The Rose turret was a roomy design equipped with two .50 in Browning AN/M2 heavy machine guns. The turret was driven by hydraulics, and the hydraulic system was easier to use than that in previous designs. The considerable internal space meant that the turret could be fitted with two seats: a layout in which one man operated the guns and the other fed targeting data into the gunsight computer was developed, but not used in practice.

An unusual feature of the Rose design was that the turret was not fully enclosed. Previous designs had perspex around the gun position, but in the Rose turret there was no protective shielding immediately in front of the gunner.
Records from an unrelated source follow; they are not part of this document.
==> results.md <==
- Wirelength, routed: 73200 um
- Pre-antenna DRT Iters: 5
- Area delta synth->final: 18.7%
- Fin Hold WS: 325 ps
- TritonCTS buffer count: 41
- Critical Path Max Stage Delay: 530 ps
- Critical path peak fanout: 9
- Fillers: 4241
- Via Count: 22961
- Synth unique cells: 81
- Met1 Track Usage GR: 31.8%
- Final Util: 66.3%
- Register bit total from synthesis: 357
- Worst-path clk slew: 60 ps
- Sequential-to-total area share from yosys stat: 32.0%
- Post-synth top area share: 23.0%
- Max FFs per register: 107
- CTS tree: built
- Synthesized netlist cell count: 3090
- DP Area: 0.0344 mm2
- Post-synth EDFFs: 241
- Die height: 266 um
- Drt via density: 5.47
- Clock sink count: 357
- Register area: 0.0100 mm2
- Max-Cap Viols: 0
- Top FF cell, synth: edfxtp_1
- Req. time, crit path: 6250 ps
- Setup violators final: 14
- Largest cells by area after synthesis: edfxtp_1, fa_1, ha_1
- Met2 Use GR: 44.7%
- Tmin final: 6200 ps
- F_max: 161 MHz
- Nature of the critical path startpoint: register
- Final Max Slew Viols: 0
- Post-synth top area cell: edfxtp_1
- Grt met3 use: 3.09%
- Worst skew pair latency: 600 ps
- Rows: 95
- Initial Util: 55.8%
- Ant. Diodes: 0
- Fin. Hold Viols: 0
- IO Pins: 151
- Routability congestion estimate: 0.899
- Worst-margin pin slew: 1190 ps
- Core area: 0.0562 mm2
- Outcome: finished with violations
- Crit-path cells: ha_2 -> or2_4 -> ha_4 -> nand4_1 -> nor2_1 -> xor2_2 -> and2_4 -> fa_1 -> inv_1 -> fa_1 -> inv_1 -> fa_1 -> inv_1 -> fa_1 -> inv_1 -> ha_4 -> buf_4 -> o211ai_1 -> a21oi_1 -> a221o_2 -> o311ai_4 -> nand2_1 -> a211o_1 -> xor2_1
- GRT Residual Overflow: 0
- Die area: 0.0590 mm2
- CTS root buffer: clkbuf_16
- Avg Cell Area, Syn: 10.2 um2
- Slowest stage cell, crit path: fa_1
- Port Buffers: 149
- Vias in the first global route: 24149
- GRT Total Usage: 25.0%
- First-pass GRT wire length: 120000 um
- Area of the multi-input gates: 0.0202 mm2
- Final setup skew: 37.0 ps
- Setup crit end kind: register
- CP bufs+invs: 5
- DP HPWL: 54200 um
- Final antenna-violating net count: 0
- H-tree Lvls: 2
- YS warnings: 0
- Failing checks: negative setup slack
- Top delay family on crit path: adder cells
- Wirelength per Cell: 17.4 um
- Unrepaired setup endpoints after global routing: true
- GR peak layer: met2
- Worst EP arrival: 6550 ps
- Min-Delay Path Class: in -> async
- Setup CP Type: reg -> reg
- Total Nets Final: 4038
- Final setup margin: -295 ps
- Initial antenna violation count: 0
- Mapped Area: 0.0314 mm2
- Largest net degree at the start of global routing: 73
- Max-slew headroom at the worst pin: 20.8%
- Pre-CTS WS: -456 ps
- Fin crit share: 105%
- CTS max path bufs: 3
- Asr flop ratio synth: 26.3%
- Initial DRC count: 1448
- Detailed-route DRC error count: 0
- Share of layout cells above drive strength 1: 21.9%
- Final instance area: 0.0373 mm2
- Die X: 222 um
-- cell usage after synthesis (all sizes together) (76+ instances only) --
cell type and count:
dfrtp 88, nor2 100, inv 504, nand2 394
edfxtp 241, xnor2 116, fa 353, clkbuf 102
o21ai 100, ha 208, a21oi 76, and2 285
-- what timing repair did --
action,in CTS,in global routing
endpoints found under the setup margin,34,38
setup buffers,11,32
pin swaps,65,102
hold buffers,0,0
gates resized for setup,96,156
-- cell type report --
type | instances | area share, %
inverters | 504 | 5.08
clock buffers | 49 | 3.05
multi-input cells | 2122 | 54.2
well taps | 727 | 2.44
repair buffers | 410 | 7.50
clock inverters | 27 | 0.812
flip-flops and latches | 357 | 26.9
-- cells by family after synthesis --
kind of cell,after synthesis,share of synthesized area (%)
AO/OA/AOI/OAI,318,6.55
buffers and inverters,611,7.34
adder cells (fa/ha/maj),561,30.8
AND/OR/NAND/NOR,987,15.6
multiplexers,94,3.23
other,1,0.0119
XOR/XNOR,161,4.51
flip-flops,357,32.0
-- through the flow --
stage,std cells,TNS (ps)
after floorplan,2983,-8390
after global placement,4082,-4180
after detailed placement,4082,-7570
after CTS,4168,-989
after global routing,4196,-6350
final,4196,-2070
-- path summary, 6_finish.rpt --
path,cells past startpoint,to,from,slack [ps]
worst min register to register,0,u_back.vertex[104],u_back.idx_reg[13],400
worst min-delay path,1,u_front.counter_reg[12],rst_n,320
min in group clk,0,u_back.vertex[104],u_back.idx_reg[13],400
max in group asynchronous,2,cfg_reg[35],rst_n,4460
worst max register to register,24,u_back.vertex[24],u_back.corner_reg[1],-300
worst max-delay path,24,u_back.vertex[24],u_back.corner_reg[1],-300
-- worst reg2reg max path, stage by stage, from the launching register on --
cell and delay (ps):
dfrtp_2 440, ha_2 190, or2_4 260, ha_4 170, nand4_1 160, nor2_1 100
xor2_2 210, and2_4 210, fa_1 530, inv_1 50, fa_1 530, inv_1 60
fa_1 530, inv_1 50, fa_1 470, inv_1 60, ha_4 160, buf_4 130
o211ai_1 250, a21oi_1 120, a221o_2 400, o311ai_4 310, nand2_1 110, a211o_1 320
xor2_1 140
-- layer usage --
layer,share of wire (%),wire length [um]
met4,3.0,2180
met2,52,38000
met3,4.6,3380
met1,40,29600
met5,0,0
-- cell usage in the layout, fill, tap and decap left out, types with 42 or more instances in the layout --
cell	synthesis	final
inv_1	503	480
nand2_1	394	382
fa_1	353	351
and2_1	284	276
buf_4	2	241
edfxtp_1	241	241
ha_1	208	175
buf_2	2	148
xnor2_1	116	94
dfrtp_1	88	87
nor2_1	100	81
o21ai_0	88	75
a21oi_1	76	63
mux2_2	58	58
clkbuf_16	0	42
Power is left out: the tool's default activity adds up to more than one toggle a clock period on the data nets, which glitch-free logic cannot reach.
`config.mk`:
```
export PLATFORM = sky130hd
export DESIGN_NAME = websocket_frame_unmasker
export DESIGN_NICKNAME = d
export VERILOG_FILES = /design/src/wsfu_pkg.sv /design/src/websocket_frame_unmasker.sv
export SDC_FILE = /design/constraint.sdc
export NUM_CORES = 1
export LEC_CHECK = 0
export BUFFER_PORTS_ARGS = -buffer_cell sky130_fd_sc_hd__buf_4
export CAP_MARGIN = 20
export CORE_ASPECT_RATIO = 0.7
export CORE_MARGIN = 3
export CORE_UTILIZATION = 45
export DETAILED_ROUTE_END_ITERATION = 16
export PLACE_DENSITY = 0.65
export SLEW_MARGIN = 30
export SYNTH_ARGS = -nofsm -noshare
export SYNTH_HDL_FRONTEND = slang
export SYNTH_SLANG_ARGS = --single-unit
```
`constraint.sdc`:
```
create_clock -name clk -period 5.3 [get_ports clk]
set_clock_uncertainty 0.15 [all_clocks]
set_input_delay 1.06 -clock clk [delete_from_list [all_inputs] [get_ports clk]]
set_output_delay 1.06 -clock clk [all_outputs]
set_load 0.005 [all_outputs]
```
This feature reflected operational experience: many Lancaster gunners had cut away parts of their turret perspex in order to obtain a better view, a practice that had originated at RAF Gransden Lodge, and which was subsequently known as the "Gransden Lodge modification". Testing of the Rose turret found that the open design reduced the temperature in the turret – which was typically very low – by only four degrees Celsius compared with a closed design. As well as improving the gunner's view, this feature also made it easier for him to bail out of the aircraft in an emergency.

==Operational service==

Rose turrets began to be used operationally from late 1944. The turrets were mainly fitted to aircraft in No. 1 Group, though some were allocated to No. 5 Group. Most Lancaster rear gunners regarded the turret as an improvement because of its heavier firepower. However, the turrets proved to be less reliable than the older design, and research conducted by the Ministry of Air found that 60 per cent of Rose turrets experienced gun stoppages during combat compared with 23 per cent of the .303-equipped turrets. On the positive side, aircraft fitted with the Rose turret were found to be half as likely to be attacked by fighters as other Lancasters – the researchers suggested that "this may be accounted by the increased field of view from the turret which would assist evasion from attacks".

By the end of the war, 180 Rose turrets had been fitted to Lancasters. In his Despatch on War Operations, Harris stated that the turret was the only improvement made to the defensive armament of the RAF's heavy bombers after 1942, and argued that "those responsible for turret design and production displayed an extraordinary disregard" for Bomber Command's requirements.